### Source data:
━━━━━━━━

===== config.mk =====
export PLATFORM = sky130hd
export DESIGN_NAME = tournament_branch_predictor
export DESIGN_NICKNAME = d
export VERILOG_FILES = /design/src/rtl/tournament_branch_predictor.sv
export SDC_FILE = /design/constraint.sdc
export NUM_CORES = 2
export LEC_CHECK = 0
export ABC_CLOCK_PERIOD_IN_PS = 20100
export BUFFER_PORTS_ARGS = -buffer_cell sky130_fd_sc_hd__buf_2
export CAP_MARGIN = 40
export CORE_UTILIZATION = 53
export CTS_CLUSTER_DIAMETER = 30
export DETAILED_ROUTE_END_ITERATION = 8
export PLACE_DENSITY = 0.7
export REMOVE_ABC_BUFFERS = 1
export SETUP_SLACK_MARGIN = 0.4
export SLEW_MARGIN = 20
export SYNTH_ARGS = -nofsm -noshare
export SYNTH_HDL_FRONTEND = slang
export SYNTH_SLANG_ARGS = --single-unit

===== constraint.sdc =====
create_clock -name clk -period 20.1 [get_ports clk]
set_input_delay 6.03 -clock clk [delete_from_list [all_inputs] [get_ports clk]]
set_output_delay 6.03 -clock clk [all_outputs]
set_load 0.01 [all_outputs]

===== src/rtl/tournament_branch_predictor.sv =====
// ---------------------------------------------------------------------------
// tournament_branch_predictor
//
// Tournament direction predictor: a per-PC local-history predictor and a
// gshare global predictor, arbitrated by a per-PC chooser.
//
// - The IF prediction is produced combinationally from the current table state.
// - The indices and predictions used at IF are captured in an IF/ID snapshot.
//   Training strobes issued when the branch resolves in ID therefore update
//   exactly the entries that produced the prediction.
//
// Ports:
//   clk, rst                  clock, synchronous active-high reset
//   if_pc                     PC being fetched
//   if_id_load / if_id_flush  IF/ID snapshot load / flush (flush wins)
//   id_br_en                  resolved branch direction in ID
//   ghr_load, bht_load        shift id_br_en into GHR / local history
//   increment_pht             strengthen taken on local and global PHT entries
//   decrement_pht             strengthen not-taken on the same entries
//   increment_tournament_pht  move the chooser toward global
//   decrement_tournament_pht  move the chooser toward local
//   if_br_pr                  IF chosen prediction (combinational)
//   id_local_pr               snapshotted local prediction
//   id_global_pr              snapshotted global prediction
//   id_br_pr                  snapshotted chosen prediction
// ---------------------------------------------------------------------------
module tournament_branch_predictor #(
    parameter int GHR_WIDTH    = 8,
    parameter int BHT_IDX_BITS = 6,
    parameter int LHR_WIDTH    = 8
) (
    input  logic        clk,
    input  logic        rst,
    input  logic [31:0] if_pc,
    input  logic        if_id_load,
    input  logic        if_id_flush,
    input  logic        id_br_en,
    input  logic        ghr_load,
    input  logic        bht_load,
    input  logic        increment_pht,
    input  logic        decrement_pht,
    input  logic        increment_tournament_pht,
    input  logic        decrement_tournament_pht,
    output logic        if_br_pr,
    output logic        id_local_pr,
    output logic        id_global_pr,
    output logic        id_br_pr
);
    localparam int GPHT_ENTRIES = 1 << GHR_WIDTH;
    localparam int BHT_ENTRIES  = 1 << BHT_IDX_BITS;
    localparam int LPHT_ENTRIES = 1 << LHR_WIDTH;

    logic [GHR_WIDTH-1:0] ghr;
    logic [LHR_WIDTH-1:0] bht     [BHT_ENTRIES];
    logic [1:0]           lpht    [LPHT_ENTRIES];
    logic [1:0]           gpht    [GPHT_ENTRIES];
    logic [1:0]           chooser [GPHT_ENTRIES];

    // IF-side lookup
    logic [BHT_IDX_BITS-1:0] if_lidx;
    logic [LHR_WIDTH-1:0]    if_lhist;
    logic [GHR_WIDTH-1:0]    if_gidx;
    logic [GHR_WIDTH-1:0]    if_cidx;
    logic                    if_local_pr;
    logic                    if_global_pr;

    // IF/ID snapshot
    logic                    snap_valid;
    logic [BHT_IDX_BITS-1:0] snap_lidx;
    logic [LHR_WIDTH-1:0]    snap_lhist;
    logic [GHR_WIDTH-1:0]    snap_gidx;
    logic [GHR_WIDTH-1:0]    snap_cidx;
    logic                    snap_local_pr;
    logic                    snap_global_pr;
    logic                    snap_chosen_pr;

    // PC bits that no index uses
    logic unused_pc_bits;
    assign unused_pc_bits = ^{if_pc[31:GHR_WIDTH+2], if_pc[1:0]};

    assign if_lidx      = if_pc[BHT_IDX_BITS+1:2];
    assign if_lhist     = bht[if_lidx];
    assign if_local_pr  = lpht[if_lhist][1];
    assign if_cidx      = if_pc[GHR_WIDTH+1:2];
    assign if_gidx      = if_cidx ^ ghr;
    assign if_global_pr = gpht[if_gidx][1];
    assign if_br_pr     = chooser[if_cidx][1] ? if_global_pr : if_local_pr;

    assign id_local_pr  = snap_local_pr;
    assign id_global_pr = snap_global_pr;
    assign id_br_pr     = snap_chosen_pr;

    // 2-bit saturating counter step; opposing strobes cancel.
    function automatic logic [1:0] sat_step(input logic [1:0] cnt,
                                            input logic inc,
                                            input logic dec);
        logic [1:0] nxt;
        nxt = cnt;
        if (inc && !dec && cnt != 2'b11) nxt = cnt + 2'd1;
        if (dec && !inc && cnt != 2'b00) nxt = cnt - 2'd1;
        return nxt;
    endfunction

    // Table training. It is indexed only by the snapshot and gated by its valid bit.
    // An IF lookup in the same cycle sees the pre-update state.
    always_ff @(posedge clk) begin
        if (rst) begin
            ghr <= '0;
            for (int i = 0; i < BHT_ENTRIES; i++)  bht[i]  <= '0;
            for (int i = 0; i < LPHT_ENTRIES; i++) lpht[i] <= 2'b01;
            for (int i = 0; i < GPHT_ENTRIES; i++) begin
                gpht[i]    <= 2'b01;
                chooser[i] <= 2'b01;
            end
        end else if (snap_valid) begin
            if (ghr_load)
                ghr <= {ghr[GHR_WIDTH-2:0], id_br_en};
            if (bht_load)
                bht[snap_lidx] <= {bht[snap_lidx][LHR_WIDTH-2:0], id_br_en};
            lpht[snap_lhist]   <= sat_step(lpht[snap_lhist], increment_pht, decrement_pht);
            gpht[snap_gidx]    <= sat_step(gpht[snap_gidx], increment_pht, decrement_pht);
            chooser[snap_cidx] <= sat_step(chooser[snap_cidx],
                                           increment_tournament_pht,
                                           decrement_tournament_pht);
        end
    end

    // IF/ID snapshot. Flush has priority over load.
    // A flush clears the whole entry, so a flushed slot can never train.
    always_ff @(posedge clk) begin
        if (rst || if_id_flush) begin
            snap_valid     <= 1'b0;
            snap_lidx      <= '0;
            snap_lhist     <= '0;
            snap_gidx      <= '0;
            snap_cidx      <= '0;
            snap_local_pr  <= 1'b0;
            snap_global_pr <= 1'b0;
            snap_chosen_pr <= 1'b0;
        end else if (if_id_load) begin
            snap_valid     <= 1'b1;
            snap_lidx      <= if_lidx;
            snap_lhist     <= if_lhist;
            snap_gidx      <= if_gidx;
            snap_cidx      <= if_cidx;
            snap_local_pr  <= if_local_pr;
            snap_global_pr <= if_global_pr;
            snap_chosen_pr <= if_br_pr;
        end
    end

endmodule


* Word level (Yosys, flattened, before mapping) *
Memories as Yosys holds them, arrays and structs flattened. A register that Yosys moved wholly into a read port is not among the register bits.
Cells that the tools add are included.

word-level totals
  latch bits = 0
  bits of input ports = 43
  memories kept = 4
  register bits = 42
  memory bits (read-only) = 0
  memory bits (writable) = 2048
  word-level logic and storage cells = 88

memory list
  name     words  width  read ports  clocked after memory_dff  wr ports  line  RTL
  bht      64     8      2           1                         64        54    logic [LHR_WIDTH-1:0] bht [BHT_ENTRIES];
  chooser  256    2      2           1                         256       57    logic [1:0] chooser [GPHT_ENTRIES];
  gpht     256    2      2           1                         256       56    logic [1:0] gpht [GPHT_ENTRIES];
  lpht     256    2      2           1                         256       55    logic [1:0] lpht [LPHT_ENTRIES];

operators by class
  multipliers = 0
  magnitude comparators = 0
  reduce and logical (&&, ||, !) cells = 23
  shift-type cells = 0
  equality and inequality tests = 3
  $add $sub $neg = 6
  multiplexer cells = 42
  bitwise logic cells = 1
  div/mod/pow operators = 0

operators with widths
  operator             number
  $mux 8               10
  $mux 2               15
  $mux 6               3
  $mux 1               14
  $logic_and 1x1->1    10
  $reduce_or 8->1      1
  $xor 8x8->8          1
  $add 2x1->2 const B  3
  $ne 2x2->1 const B   3
  $reduce_bool 2->1    3
  $reduce_or 2->1      3
  $sub 2x1->2 const B  3
  $logic_not 1->1      4
  $reduce_and 2->1     1
  $logic_or 1x1->1     1

* Longest topological paths before layout *
  word-level depth = 8
  depth in mapped cells = 20
  gate-level depth less buffers = 12

* Worst setup path before layout *
Ideal clock, no wire load.

  path type = input-to-output
  from = input if_pc[3]
  to = output if_br_pr
  slack = 4.488 ns
  data arrival time = 9.582 ns
  required time = 14.070 ns
  stages = 11
  cell sequence = buf_2 > buf_2 > buf_2 > buf_1 > buf_1 > mux4_2 > mux4_2 > mux4_2 > mux4_2 > o41ai_2 > inv_1

on the way
  word-level cells in the longest chain between the ends = 3
  elaborated cells on any way between the ends = 6

ends and longest elaborated chain
  what                                                line  RTL
  from (decl)                                         34    input logic [31:0] if_pc,
  $mem_v2 64x8 / $xor 8x8->8 (equally long branches)  --
  $mem_v2 256x2 (on tied branches)                    --
  $mux 1 *                                            87    assign if_br_pr = chooser[if_cidx][1] ? if_global_pr : if_local_pr;
  to (decl)                                           44    output logic if_br_pr,

Every way passes the cells marked *; elsewhere a longest branch is shown, timed or not.

* Final worst setup path *
  from = input if_pc[4]
  to = output if_br_pr

Same word-level chain as after synthesis.

==> results.rst <==
.. list-table::
   :header-rows: 1

   * - Metric
     - Value
   * - Floorplan die area
     - 211000 um2
   * - Maximum net fanout on the critical path
     - 32
   * - Most frequently used flop master after synthesis
     - edfxtp_1
   * - Pins over their slew limit
     - 0
   * - HPWL after DPL
     - 208000 um
   * - Number of cells produced by synthesis
     - 8033
   * - Worst endpoint data arrival time
     - 12.23 ns
   * - Antenna violations before repair
     - 13
   * - CP max stage delay
     - 0.73 ns
   * - Number of placed cells counting well taps
     - 10128
   * - Number of synthesized register bits
     - 2108
   * - Number of flops mapped to enable cells by yosys
     - 2048
   * - Final period util
     - 0.909
   * - Post-synth cell types
     - 76
   * - Cell repeated most along the worst path
     - buf_4
   * - Cell taking the most area after synthesis
     - edfxtp_1
   * - Mean cell area of the mapped netlist
     - 13.8 um2
   * - Sum Neg Setup Slack
     - 0 ns
   * - First drt pass iteration count
     - 9
   * - Post CTS Setup Buffer Count
     - 0
   * - Post-synthesis async set-or-reset flop share
     - 0
   * - Most common cell after layout, fill and taps aside
     - edfxtp_1
   * - CTS Buf Count
     - 465
   * - Number of buffer cells added on primary ports
     - 22
   * - Share of final-layout standard cells stronger than drive strength 1
     - 0.266
   * - Endpoint required time on the critical path
     - 14.07 ns
   * - Number of sinks on the clock net
     - 2108
   * - Count of maximum capacitance violations
     - 0
   * - Design area
     - 130000 um2
   * - Die width
     - 459 um
   * - Worst hold-check path type
     - flop to flop
   * - Transition at the pin with the smallest max-transition slack
     - 1.12 ns
   * - Final routed wirelength across all metal layers
     - 341000 um
   * - Fraction of the yosys area taken by sequential cells
     - 0.566
   * - Final critical-path required period
     - 18.26 ns
   * - Number of global-route vias before repair
     - 77456
   * - Most used cells in the layout excluding fill and tap cells
     - edfxtp_1, mux4_2, nand3_1, nor3_1, a21o_1
   * - Status
     - complete, but fails checks
   * - Final std cells w/o fill
     - 11009
   * - Violations in the final reports
     - design-rule violations
   * - Slowest CP cell
     - o41ai_2
   * - Critical setup path kind
     - primary input to primary output
   * - Pre-CTS setup slack
     - 2.08 ns
   * - Aggregate global routing overflow
     - 0
   * - Setup repair after global routing missed its margin
     - no
   * - GRT Util Overall
     - 0.322
   * - Peak supply drop
     - 0.0866 mV
   * - Number of vias in the routed layout
     - 77427
   * - Setup slack after layout
     - 1.84 ns
   * - Kind of capture point of the worst setup path
     - primary output
   * - Quantity of hold-fixing buffers added after cts
     - 0
   * - Total of cells resized after clock tree synthesis
     - 0
   * - Instance area after placement
     - 114000 um2
   * - Buffer levels on the longest clock path
     - 4
   * - Drc violations
     - 2
   * - Cell family contributing the most delay on the critical path
     - simple AND/OR/NAND/NOR gates
   * - Worst-case headroom to the max-slew limit
     - 0.252
   * - Sum of buffers and inverters on the critical path
     - 6
   * - Area of the core
     - 207000 um2
   * - Htree depth
     - 5
   * - TritonCTS clock tree
     - yes
   * - Final Hold Violating Endpoints
     - 0
   * - NumNets Final
     - 7881
   * - Vias per inst
     - 7.03
   * - Power density of the placed cells
     - 105 nW/um2
   * - Dominant cells by area after synthesis
     - edfxtp_1, mux4_2, a21o_1
   * - Area taken by flip-flops and latches
     - 62700 um2
   * - Later-pin clock latency in the skew report
     - 0.99 ns
   * - Startpoint Class
     - primary input
   * - Chip Height
     - 459 um
   * - Filler cell count in the final layout
     - 14897
   * - Total setup violations reported at the end of the flow
     - 0
   * - Area overhead of the layout relative to synthesis
     - 17.0%
   * - Leakage power
     - 41.9 nW
   * - Starting density of the core
     - 0.534
   * - Yosys synthesis warning count
     - 0
   * - Clock transition at the registers of the reported paths
     - 0.04 ns
   * - First-pass GRT wire length
     - 504000 um
   * - Routed len/inst
     - 31.0 um
   * - Post-Synthesis Cell Area
     - 111000 um2
   * - Area used by multi-input combinational logic
     - 44300 um2
   * - Pin count of the biggest net entering global routing
     - 169
   * - Worst Skew
     - 0.0503 ns
   * - Antenna Nets Post-Route
     - 0
   * - Max Clock Freq
     - 0.0548 GHz
   * - Total design power
     - 13.6 mW
   * - Final weighted congestion of routability-driven global placement
     - 0.916
   * - Count of boundary I/O pins
     - 47
   * - Placement Rows
     - 167
   * - Number of design-rule violations left by the first detailed-router iteration
     - 11752
   * - Share of the synthesized area in the top cell type
     - 0.555
   * - Root Buffer Master
     - clkbuf_16
   * - List of cells traversed by the critical path
     - buf_4, buf_4, mux4_2, mux2i_1, nor2_1, or4_1, and2_1, buf_4, nor2_1, buf_4, a32oi_1, and3_1, a2111oi_1, nor4_1, o41ai_2, inv_1, buf_2
-- layout make-up --
type                       instances  share of cell area
tap                             2788              0.0269
antenna                            8            0.000155
clock buffer                     534              0.0930
inverter                          17            0.000493
sequential                      2108               0.484
clock inverter                   314              0.0257
timing repair buffer             330              0.0275
multi-input combinational       4910               0.342
-- flip-flops by register name, indices dropped and copies added (netlist names), named ones only --
signal,count
snap_lhist,8
id_global_pr,1
snap_valid,1
snap_cidx,3
snap_lidx,5
snap_gidx,8
gpht,512
id_br_pr,1
bht,512
chooser,512
lpht,512
id_local_pr,1
ghr,8
-- synth_stat cells (all sizes together), types with 32 or more instances --
| master | n |
|---|---|
| and3 | 75 |
| nor3 | 769 |
| nand2 | 323 |
| dfxtp | 60 |
| buf | 358 |
| clkbuf | 640 |
| nor2 | 656 |
| mux4 | 957 |
| nand3 | 809 |
| or2 | 32 |
| o21bai | 57 |
| nand2b | 150 |
| mux2i | 134 |
| a22oi | 32 |
| edfxtp | 2048 |
| a21o | 640 |
-- per-layer routing --
metal,vias up,track usage,part of all wire,routed length [um]
met5,-,0,0.00016,55
met4,8,0.159,0.052,17900
met3,1090,0.0800,0.13,46100
met2,5991,0.494,0.46,159000
met1,39048,0.430,0.35,119000
li1,31290,-,-,-
-- power by group --
part	internal [mW]	switching [mW]	total, mW
registers	4.91	0.0705	4.98
logic	0.389	0.725	1.11
clock network	5.04	2.43	7.47
-- worst reg2reg max path, stage by stage (launching register included) --
cell,delay (ns)
dfxtp_4,0.81
buf_12,0.71
mux4_2,0.65
mux4_2,0.56
mux4_2,0.55
mux4_2,0.62
inv_1,0.12
ha_1,0.13
nand2b_1,0.13
o21ai_0,0.20
xnor2_4,0.49
buf_4,0.72
buf_4,0.55
buf_16,0.30
buf_4,0.48
buf_16,0.31
nand3_1,0.19
-- stage by stage --
step           hold slack (ns)  utilization
2_1_floorplan            0.443            -
3_3_place_gp             0.472        0.542
3_5_place_dp             0.478        0.549
4_1_cts                  0.485        0.623
5_1_grt                  0.508        0.625
6_report                 0.479        0.625
-- kinds of logic (layout without fill, tap and decap cells) --
logic type / after synthesis / count (layout) / share of synthesized area
xor gates and xnor gates: 11 / 11 / 0.000938
DFF: 2108 / 2108 / 0.566
other: 0 / 8 / 0
AOI/OAI and AO/OA: 878 / 878 / 0.0592
adders and majority gates: 6 / 6 / 0.000678
muxes: 1109 / 1109 / 0.209
buffers and inverters: 1015 / 1195 / 0.0399
and+or+nand+nor: 2906 / 2906 / 0.124
-- path summary, 6_finish.rpt --
check	start	to	slack (ns)	cells after the start
max	if_pc[4]	if_br_pr	1.84	17
min reg2reg	id_br_pr	id_br_pr	0.48	2
max reg2reg	flop	chooser[69][0]	12.30	16
min	id_br_pr	id_br_pr	0.48	2
No activity file was read; power rests on OpenSTA's default activity.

━━━━━━━━

Reproduce exactly the section above that begins at the line containing "magnitude comparators = 0" and ends at the line containing "Same word-level chain as after synthesis.", leaving out all other lines.

  magnitude comparators = 0
  reduce and logical (&&, ||, !) cells = 23
  shift-type cells = 0
  equality and inequality tests = 3
  $add $sub $neg = 6
  multiplexer cells = 42
  bitwise logic cells = 1
  div/mod/pow operators = 0

operators with widths
  operator             number
  $mux 8               10
  $mux 2               15
  $mux 6               3
  $mux 1               14
  $logic_and 1x1->1    10
  $reduce_or 8->1      1
  $xor 8x8->8          1
  $add 2x1->2 const B  3
  $ne 2x2->1 const B   3
  $reduce_bool 2->1    3
  $reduce_or 2->1      3
  $sub 2x1->2 const B  3
  $logic_not 1->1      4
  $reduce_and 2->1     1
  $logic_or 1x1->1     1

* Longest topological paths before layout *
  word-level depth = 8
  depth in mapped cells = 20
  gate-level depth less buffers = 12

* Worst setup path before layout *
Ideal clock, no wire load.

  path type = input-to-output
  from = input if_pc[3]
  to = output if_br_pr
  slack = 4.488 ns
  data arrival time = 9.582 ns
  required time = 14.070 ns
  stages = 11
  cell sequence = buf_2 > buf_2 > buf_2 > buf_1 > buf_1 > mux4_2 > mux4_2 > mux4_2 > mux4_2 > o41ai_2 > inv_1

on the way
  word-level cells in the longest chain between the ends = 3
  elaborated cells on any way between the ends = 6

ends and longest elaborated chain
  what                                                line  RTL
  from (decl)                                         34    input logic [31:0] if_pc,
  $mem_v2 64x8 / $xor 8x8->8 (equally long branches)  --
  $mem_v2 256x2 (on tied branches)                    --
  $mux 1 *                                            87    assign if_br_pr = chooser[if_cidx][1] ? if_global_pr : if_local_pr;
  to (decl)                                           44    output logic if_br_pr,

Every way passes the cells marked *; elsewhere a longest branch is shown, timed or not.

* Final worst setup path *
  from = input if_pc[4]
  to = output if_br_pr

Same word-level chain as after synthesis.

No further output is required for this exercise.